Saturday, October 31, 2009

Thoughts and prayers for a friend

Please keep my friend and fellow loss mama, Jayme, in your thoughts and prayers. She has lost 3 babies and recently had her rainbow babies, twin boys. One of them is suffering from retinoblastoma, cancer in both eyes.
I have been thinking of their family non-stop and I am so worried and sad for them.
Thanks my blog friends!

Thursday, October 15, 2009

Please remember.....


Tonight at 7pm I will light my angel candle for my sweet angel Moira Mae. I will remember her and all of the babies who were taken from their families too soon, Sophie, Julia, Jules, Katelynn, Catti, Abigale, Evan, Olive Lucy, Elora Jade, Connor, Raime, Amanda Joy and many more. There are just too many babies.
Please join me in this "wave of light" at 7pm in any time zone. October is Pregnancy and Infant Loss Awareness Month. www.october15th.com

Friday, October 2, 2009

Well hello there!!

Sorry I haven't been around much. My life seems to be crazy and yet when I get home I haven't had much to do. Work is crazy and I love it. I can say I truly love my job. I love the people I work with and the kids I have. I am happy to get up every morning and go to work. I don't think I have felt that, ever! I have always liked my previous jobs, but there was always something about each one that made it hard to get up and go. Usually it had something to do with the commute. My commute now is the shortest it has ever been, 15 minutes!
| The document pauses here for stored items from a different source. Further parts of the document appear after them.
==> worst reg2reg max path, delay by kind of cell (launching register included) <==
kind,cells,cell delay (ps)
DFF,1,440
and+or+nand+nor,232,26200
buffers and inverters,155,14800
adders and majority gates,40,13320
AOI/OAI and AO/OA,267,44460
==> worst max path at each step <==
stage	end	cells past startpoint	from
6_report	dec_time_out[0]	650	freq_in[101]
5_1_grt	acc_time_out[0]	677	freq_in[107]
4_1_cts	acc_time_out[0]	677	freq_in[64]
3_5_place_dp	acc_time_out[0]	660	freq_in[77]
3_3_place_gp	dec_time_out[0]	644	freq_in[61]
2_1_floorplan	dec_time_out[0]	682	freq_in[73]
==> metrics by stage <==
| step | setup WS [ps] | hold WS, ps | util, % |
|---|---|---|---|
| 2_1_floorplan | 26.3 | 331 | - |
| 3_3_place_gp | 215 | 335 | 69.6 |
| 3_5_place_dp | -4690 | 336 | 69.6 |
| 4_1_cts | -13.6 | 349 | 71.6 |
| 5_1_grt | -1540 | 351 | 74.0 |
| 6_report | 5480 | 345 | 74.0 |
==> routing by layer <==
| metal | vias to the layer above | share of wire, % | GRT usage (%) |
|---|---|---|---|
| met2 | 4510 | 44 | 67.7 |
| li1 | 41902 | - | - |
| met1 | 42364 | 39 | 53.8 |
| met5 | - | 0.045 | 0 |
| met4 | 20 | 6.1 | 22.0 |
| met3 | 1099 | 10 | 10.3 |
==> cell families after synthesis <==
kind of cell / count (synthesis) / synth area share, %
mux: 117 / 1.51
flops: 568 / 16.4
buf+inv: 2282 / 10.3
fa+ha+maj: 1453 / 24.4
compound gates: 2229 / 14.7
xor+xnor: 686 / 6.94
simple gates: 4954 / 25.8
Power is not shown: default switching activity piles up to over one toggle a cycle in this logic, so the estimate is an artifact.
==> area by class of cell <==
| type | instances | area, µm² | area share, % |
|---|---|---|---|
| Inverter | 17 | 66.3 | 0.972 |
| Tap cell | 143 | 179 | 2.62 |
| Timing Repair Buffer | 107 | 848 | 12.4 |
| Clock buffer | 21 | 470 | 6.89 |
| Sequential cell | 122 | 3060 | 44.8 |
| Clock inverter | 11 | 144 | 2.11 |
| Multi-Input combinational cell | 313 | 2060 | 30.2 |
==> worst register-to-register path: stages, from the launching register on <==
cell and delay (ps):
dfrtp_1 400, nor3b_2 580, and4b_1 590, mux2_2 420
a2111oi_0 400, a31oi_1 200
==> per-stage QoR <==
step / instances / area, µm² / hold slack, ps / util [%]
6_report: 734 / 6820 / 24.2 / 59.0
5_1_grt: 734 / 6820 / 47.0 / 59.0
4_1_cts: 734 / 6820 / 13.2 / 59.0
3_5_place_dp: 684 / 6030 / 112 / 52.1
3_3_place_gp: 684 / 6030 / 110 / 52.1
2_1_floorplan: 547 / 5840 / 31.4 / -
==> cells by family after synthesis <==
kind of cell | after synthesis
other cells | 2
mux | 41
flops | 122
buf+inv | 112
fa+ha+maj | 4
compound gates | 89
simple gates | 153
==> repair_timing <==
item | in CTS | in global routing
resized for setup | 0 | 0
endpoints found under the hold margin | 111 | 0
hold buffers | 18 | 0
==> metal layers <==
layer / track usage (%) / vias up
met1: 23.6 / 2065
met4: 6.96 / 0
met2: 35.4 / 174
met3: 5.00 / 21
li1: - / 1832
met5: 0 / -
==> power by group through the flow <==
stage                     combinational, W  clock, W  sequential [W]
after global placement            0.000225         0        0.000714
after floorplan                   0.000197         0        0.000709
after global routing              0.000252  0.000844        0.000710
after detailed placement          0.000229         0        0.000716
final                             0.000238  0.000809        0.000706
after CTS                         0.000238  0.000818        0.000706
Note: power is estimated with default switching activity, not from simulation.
<file path="src/include/adcirq_pkg.sv">
package adcirq_pkg;

	// Register byte offsets
	localparam logic [3:0] ADCIRQ_OFS_STATUS_CONTROL = 4'h0;
	localparam logic [3:0] ADCIRQ_OFS_CONTROL        = 4'h4;
	localparam logic [3:0] ADCIRQ_OFS_RESULT_HIGH    = 4'h8;
	localparam logic [3:0] ADCIRQ_OFS_RESULT_LOW     = 4'hC;
	localparam logic [3:0] ADCIRQ_OFS_PIN_ENABLE     = 4'h0;
	localparam logic [1:0] ADCIRQ_PAGE_MAIN          = 2'h0;
	localparam logic [1:0] ADCIRQ_PAGE_AUX           = 2'h1;
	localparam logic [3:0] ADCIRQ_OFS_IRQ_STATUS     = 4'h4;
	localparam logic [3:0] ADCIRQ_OFS_IRQ_MASK       = 4'h8;

	// Status and control field positions
	localparam int ADCIRQ_SC_CHAN_LSB   = 0;
	localparam int ADCIRQ_SC_CHAN_W     = 3;
	localparam int ADCIRQ_SC_IE_BIT     = 6;
	localparam int ADCIRQ_SC_CCF_BIT    = 7;
	// Control register field positions
	localparam int ADCIRQ_CTL_PU_BIT    = 7;

	// Reset values
	localparam logic [7:0] ADCIRQ_RST_CONTROL = 8'h00;
	localparam logic [7:0] ADCIRQ_RST_SC      = 8'h00;
	localparam logic [7:0] ADCIRQ_RST_PE      = 8'h00;

	// Result width and timing
	localparam int ADCIRQ_RES_W       = 10;
	localparam int ADCIRQ_SAMPLE_CYC  = 14;
	localparam logic [4:0] ADCIRQ_SAMPLE_LAST = 5'(ADCIRQ_SAMPLE_CYC - 1);
	localparam logic [3:0] ADCIRQ_SAR_LAST    = 4'(ADCIRQ_RES_W - 1);

	// Interrupt status bits
	localparam int ADCIRQ_EV_DONE  = 0;
	localparam int ADCIRQ_EV_ABORT = 1;
	localparam int ADCIRQ_EV_W     = 2;

	typedef enum logic [1:0] {
		ADCIRQ_IDLE,
		ADCIRQ_SAMPLE,
		ADCIRQ_CONVERT
	} adcirq_state_t;

	// Avalon-MM request group
	typedef struct packed {
		logic [5:0]  address;
		logic        read;
		logic        write;
		logic [31:0] writedata;
	} adcirq_req_t;

	// Link to the successive-approximation engine
	typedef struct packed {
		logic [2:0] channel;
		logic       sample;
		logic       trial_valid;
		logic [9:0] trial;
		logic       power_up;
	} adcirq_eng_out_t;

endpackage

</file>
<file path="src/design/adcirq_sar.sv">
`timescale 1ns/1ps
`default_nettype none

// Successive approximation register with abort
module adcirq_sar
	import adcirq_pkg::*;
(
	// Clock and reset
	input  wire logic                      sys_clk,
	input  wire logic                      rstn,
	// Control
	input  wire logic                      start,
	input  wire logic                      abort,
	input  wire logic                      compare_hi,
	// Result
	output logic [ADCIRQ_RES_W-1:0]        trial,
	output logic                           done
);
	typedef struct packed {
		logic [ADCIRQ_RES_W-1:0] sar;
		logic [3:0]              bit_idx;
		logic                    busy;
		logic                    done;
	} adcirq_sar_st_t;

	adcirq_sar_st_t st_reg;
	adcirq_sar_st_t st_next;

	// One bit decided per cycle, MSB first
	always_comb begin
		st_next = st_reg;
		st_next.done = 1'b0;
		if (abort) begin
			st_next.sar = '0;
			st_next.busy = 1'b0;
			st_next.bit_idx = '0;
		end else if (start) begin
			st_next.sar = '0;
			st_next.sar[ADCIRQ_RES_W-1] = 1'b1;
			st_next.bit_idx = ADCIRQ_SAR_LAST;
			st_next.busy = 1'b1;
		end else if (st_reg.busy) begin
			if (!compare_hi) begin
				st_next.sar[st_reg.bit_idx] = 1'b0;
			end
			if (st_reg.bit_idx == 4'h0) begin
				st_next.busy = 1'b0;
				st_next.done = 1'b1;
			end else begin
				st_next.sar[st_reg.bit_idx - 4'h1] = 1'b1;
				st_next.bit_idx = st_reg.bit_idx - 4'h1;
			end
		end
	end

	// State register
	always_ff @(posedge sys_clk or negedge rstn) begin
		if (!rstn) begin
			st_reg <= '0;
		end else begin
			st_reg <= st_next;
		end
	end

	// Next trial, so the registered engine port shows the bit under test
	assign trial = st_next.sar;
	assign done  = st_reg.done;
endmodule

`default_nettype wire

</file>
<file path="src/design/adcirq_top.sv">
// Function
// - System reset restores all registers and leaves the converter powered down.
// - Reset mid-conversion stops it, clears flag, approximation bits and pending interrupt.
// - Setting the power-up bit never reinitialises register contents.
// - Writing the control register aborts a conversion without reset or restart.
// - With interrupt enabled, request rises at conversion end with result already stored.
// - Interrupt request stays high as long as the complete flag is set.
// - Any write to status and control clears the complete flag.
// - Reading the high or low result register clears the complete flag.
// - Status-control write aborts and restarts; pin enable write aborts only. The restart here happens only while the power-up bit is set.
//
// The Avalon-MM interface to the registers and the address map were left to the implementer.
`timescale 1ns/1ps
`default_nettype none

module adcirq_top
	import adcirq_pkg::*;
(
	// Clock and reset
	input  wire logic                  sys_clk,
	input  wire logic                  rstn,
	// Avalon-MM slave
	input  wire logic [5:0]            avs_address,
	input  wire logic                  avs_read,
	input  wire logic                  avs_write,
	input  wire logic [31:0]           avs_writedata,
	output logic [31:0]                avs_readdata,
	output logic                       avs_waitrequest,
	// Analog engine
	input  wire logic                  eng_compare_hi,
	output adcirq_pkg::adcirq_eng_out_t eng_out,
	// Interrupts
	output logic                       completion_irq,
	output logic                       irq
);
	import adcirq_pkg::*;

	typedef struct packed {
		logic                    ack;
		logic [31:0]             rdata;
		logic [7:0]              converter_control_reg;
		logic [7:0]              converter_status_control_reg;
		logic [7:0]              input_pin_enable_reg;
		logic [ADCIRQ_RES_W-1:0] result;
		adcirq_state_t           state;
		logic [4:0]              sample_cnt;
		logic [ADCIRQ_EV_W-1:0]  ev_status;
		logic [ADCIRQ_EV_W-1:0]  ev_mask;
		logic                    completion_irq;
		logic                    irq;
		adcirq_eng_out_t         eng_out;
	} adcirq_st_t;

	adcirq_st_t st_reg;
	adcirq_st_t st_next;

	adcirq_req_t             req;
	logic [ADCIRQ_RES_W-1:0] sar_trial;
	logic                    sar_done;
	logic                    sar_start;
	logic                    sar_abort;

	// Bus request bundle
	assign req = '{address: avs_address, read: avs_read, write: avs_write, writedata: avs_writedata};

	// Decoded accesses, valid only in the taking cycle
	logic       take;
	logic [1:0] page;
	logic [3:0] ofs;
	logic       wr_sc;
	logic       wr_ctl;
	logic       wr_pe;
	logic       wr_ist;
	logic       wr_msk;
	logic       rd_res;
	logic       powered;
	logic       busy;

	always_comb begin
		take   = (req.read || req.write) && !st_reg.ack;
		page   = req.address[5:4];
		ofs    = req.address[3:0];
		wr_sc  = 1'b0;
		wr_ctl = 1'b0;
		wr_pe  = 1'b0;
		wr_ist = 1'b0;
		wr_msk = 1'b0;
		rd_res = 1'b0;
		if (take && req.write && page == ADCIRQ_PAGE_MAIN && ofs == ADCIRQ_OFS_STATUS_CONTROL) begin
			wr_sc = 1'b1;
		end else if (take && req.write && page == ADCIRQ_PAGE_MAIN && ofs == ADCIRQ_OFS_CONTROL) begin
			wr_ctl = 1'b1;
		end else if (take && req.write && page == ADCIRQ_PAGE_AUX && ofs == ADCIRQ_OFS_PIN_ENABLE) begin
			wr_pe = 1'b1;
		end else if (take && req.write && page == ADCIRQ_PAGE_AUX && ofs == ADCIRQ_OFS_IRQ_STATUS) begin
			wr_ist = 1'b1;
		end else if (take && req.write && page == ADCIRQ_PAGE_AUX && ofs == ADCIRQ_OFS_IRQ_MASK) begin
			wr_msk = 1'b1;
		end else if (take && req.read && page == ADCIRQ_PAGE_MAIN
			&& (ofs == ADCIRQ_OFS_RESULT_HIGH || ofs == ADCIRQ_OFS_RESULT_LOW)) begin
			rd_res = 1'b1;
		end
		powered = st_reg.converter_control_reg[ADCIRQ_CTL_PU_BIT];
		busy    = st_reg.state != ADCIRQ_IDLE;
	end

	// Engine control: any of these writes ends a running conversion
	assign sar_abort = busy && (wr_sc || wr_ctl || wr_pe || !powered);
	assign sar_start = st_reg.state == ADCIRQ_SAMPLE && st_reg.sample_cnt == ADCIRQ_SAMPLE_LAST;

	adcirq_sar u_sar (
		.sys_clk    (sys_clk),
		.rstn       (rstn),
		.start      (sar_start),
		.abort      (sar_abort),
		.compare_hi (eng_compare_hi),
		.trial      (sar_trial),
		.done       (sar_done)
	);

	// Next-state logic for bus, conversion and interrupts
	always_comb begin
		logic       ccf;
		logic [1:0] ev_set;
		ccf    = 1'b0;
		ev_set = '0;
		st_next = st_reg;
		st_next.ack = take;
		st_next.rdata = '0;

		// Read data
		if (take && req.read) begin
			if (page == ADCIRQ_PAGE_MAIN && ofs == ADCIRQ_OFS_STATUS_CONTROL) begin
				st_next.rdata[7:0] = st_reg.converter_status_control_reg;
			end else if (page == ADCIRQ_PAGE_MAIN && ofs == ADCIRQ_OFS_CONTROL) begin
				st_next.rdata[7:0] = st_reg.converter_control_reg;
			end else if (page == ADCIRQ_PAGE_MAIN && ofs == ADCIRQ_OFS_RESULT_HIGH) begin
				st_next.rdata[1:0] = st_reg.result[ADCIRQ_RES_W-1:8];
			end else if (page == ADCIRQ_PAGE_MAIN && ofs == ADCIRQ_OFS_RESULT_LOW) begin
				st_next.rdata[7:0] = st_reg.result[7:0];
			end else if (page == ADCIRQ_PAGE_AUX && ofs == ADCIRQ_OFS_PIN_ENABLE) begin
				st_next.rdata[7:0] = st_reg.input_pin_enable_reg;
			end else if (page == ADCIRQ_PAGE_AUX && ofs == ADCIRQ_OFS_IRQ_STATUS) begin
				st_next.rdata[ADCIRQ_EV_W-1:0] = st_reg.ev_status;
			end else if (page == ADCIRQ_PAGE_AUX && ofs == ADCIRQ_OFS_IRQ_MASK) begin
				st_next.rdata[ADCIRQ_EV_W-1:0] = st_reg.ev_mask;
			end
		end

		// Register writes; power-up only gates the engine, nothing reinitialised
		if (wr_ctl) begin
			st_next.converter_control_reg = req.writedata[7:0];
		end
		if (wr_pe) begin
			st_next.input_pin_enable_reg = req.writedata[7:0];
		end
		if (wr_msk) begin
			st_next.ev_mask = req.writedata[ADCIRQ_EV_W-1:0];
		end

		// Conversion sequencing
		case (st_reg.state)
			ADCIRQ_IDLE: begin
				st_next.sample_cnt = '0;
			end
			ADCIRQ_SAMPLE: begin
				st_next.sample_cnt = st_reg.sample_cnt + 5'h01;
				if (sar_start) begin
					st_next.state = ADCIRQ_CONVERT;
				end
			end
			ADCIRQ_CONVERT: begin
				if (sar_done) begin
					st_next.result = sar_trial;
					st_next.state = ADCIRQ_IDLE;
					ccf = 1'b1;
					ev_set[ADCIRQ_EV_DONE] = 1'b1;
				end
			end
			default: begin
				st_next.state = ADCIRQ_IDLE;
			end
		endcase
		if (sar_abort) begin
			st_next.state = ADCIRQ_IDLE;
			st_next.sample_cnt = '0;
			ccf = 1'b0;
			ev_set[ADCIRQ_EV_ABORT] = 1'b1;
		end

		// Status-control write clears the flag and, when powered, restarts sampling
		if (wr_sc) begin
			st_next.converter_status_control_reg = req.writedata[7:0];
			st_next.converter_status_control_reg[ADCIRQ_SC_CCF_BIT] = 1'b0;
			if (powered) begin
				st_next.state = ADCIRQ_SAMPLE;
				st_next.sample_cnt = '0;
			end
		end

		// Result read clears the flag; completion set wins
		if (rd_res) begin
			st_next.converter_status_control_reg[ADCIRQ_SC_CCF_BIT] = 1'b0;
		end
		if (ccf) begin
			st_next.converter_status_control_reg[ADCIRQ_SC_CCF_BIT] = 1'b1;
		end

		// Sticky events, write one to clear, set wins
		st_next.ev_status = (st_reg.ev_status & ~(wr_ist ? req.writedata[ADCIRQ_EV_W-1:0] : '0)) | ev_set;

		// Level request follows the flag and its enable
		st_next.completion_irq = st_next.converter_status_control_reg[ADCIRQ_SC_CCF_BIT]
			&& st_next.converter_status_control_reg[ADCIRQ_SC_IE_BIT];
		st_next.irq = |(st_next.ev_status & st_next.ev_mask);

		// Engine outputs
		st_next.eng_out.power_up = st_next.converter_control_reg[ADCIRQ_CTL_PU_BIT];
		st_next.eng_out.channel = st_next.converter_status_control_reg[ADCIRQ_SC_CHAN_LSB +: ADCIRQ_SC_CHAN_W];
		st_next.eng_out.sample = st_next.state == ADCIRQ_SAMPLE;
		st_next.eng_out.trial_valid = st_next.state == ADCIRQ_CONVERT; // Aligned with the registered trial
		st_next.eng_out.trial = sar_trial;
	end

	// Reset returns every register to default, powered down, no request
	always_ff @(posedge sys_clk or negedge rstn) begin
		if (!rstn) begin
			st_reg <= '0;
			st_reg.converter_control_reg <= ADCIRQ_RST_CONTROL;
			st_reg.converter_status_control_reg <= ADCIRQ_RST_SC;
			st_reg.input_pin_enable_reg <= ADCIRQ_RST_PE;
			st_reg.state <= ADCIRQ_IDLE;
		end else begin
			st_reg <= st_next;
		end
	end

	// Outputs straight from flip-flops
	assign avs_readdata    = st_reg.rdata;
	assign avs_waitrequest = !st_reg.ack;
	assign eng_out         = st_reg.eng_out;
	assign completion_irq  = st_reg.completion_irq;
	assign irq             = st_reg.irq;
endmodule

`default_nettype wire

</file>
Anyway, I have been dealing with a lot of feelings. Grief, being overwhelmed, anxiety, etc. I am so lucky to have so many wonderful, supportive people in my life. My friend Karen, who I used to nanny for, has been my saving grace! She is wonderful!! She was amazing and so helpful to us while we were in the hospital and she has also just been a supportive friend. I always feel so much better after talking with her. She's sort of like a big sister I guess. I think that's the best way to describe her. I know that I will always have a home at their house.
We also have some wonderful close friends who we hang out with a lot and they too have been so supportive to us.
It's also amazing to me that there are so many people rooting for us and hoping we get pregnant soon and have a baby to keep forever.
That being said, I have been struggling. Struggling to find my place in this world. I have a wonderful husband, a great job, and amazing friends. What more can I ask for? I am sure all of you loss mamas out there know what my answer to that question is, a baby. That's all I ask for. Would I prefer to have Moira? Hell yes! (sorry for the language) Yes, I would much rather have my Moira here with us, but she isn't. She is in heaven, safe and playing with her new friends. She isn't in pain anymore and I know deep down in my heart that she is in a better place.
Even though I know that, I still struggle some days with the "what if's." I know I can't do that because it isn't healthy for me, but there are just some days that I am overwhelmed by this hole in my heart. So with all of this, I finally went to my doctor and asked for some help. I haven't told many people about this, but I guess you could say that I have been suffering from post-postpartum depression in the last month or so. Who wouldn't, right? After everything I have been through, I am not surprised. I think once the summer was winding down and things were getting back to normal, is when everything really started to set in and my grief and anxiety was so much more overwhelming. My doctor decided to start me on a low dose of meds. to help me out some. I have been on them for a little over 2 weeks and I have to say I am feeling better. I am still sad, but I feel more like myself. I know I will never be completely the same Alison I was before Moira, but I feel like I can function a little better. Dave has noticed a difference as well and we aren't as snappy with each other as we were a few weeks ago.
Anyway, some of you may be wondering, why am I sharing this on a public blog for everyone to see??? :o) I want to share my story so that other loss mamas know they are not alone and that it's OK to be feeling this way. My doctor told me I was taking all of the right steps. I was at first in denial, but then when I started to recognize what was going on and Dave was talking to me about everything, I knew I needed to do something. I also want anyone else out there who isn't a loss mama to know. Know what it is we really go through. I would never wish this on anyone, but I want people to know how I feel. I also want everyone to know it's OK to talk to me about Moira and about what happened and what I am going through. I NEED to talk about all of that. If I keep this all bottled up inside of me, I think I would go crazy!!!
Anyway, that's kind of what has been going on with me the last few weeks and why I haven't been around much. I have a few little projects I am working on and also enjoying spending time with Dave. We have been playing our new Wii Resort game a lot lately and having tons of fun together!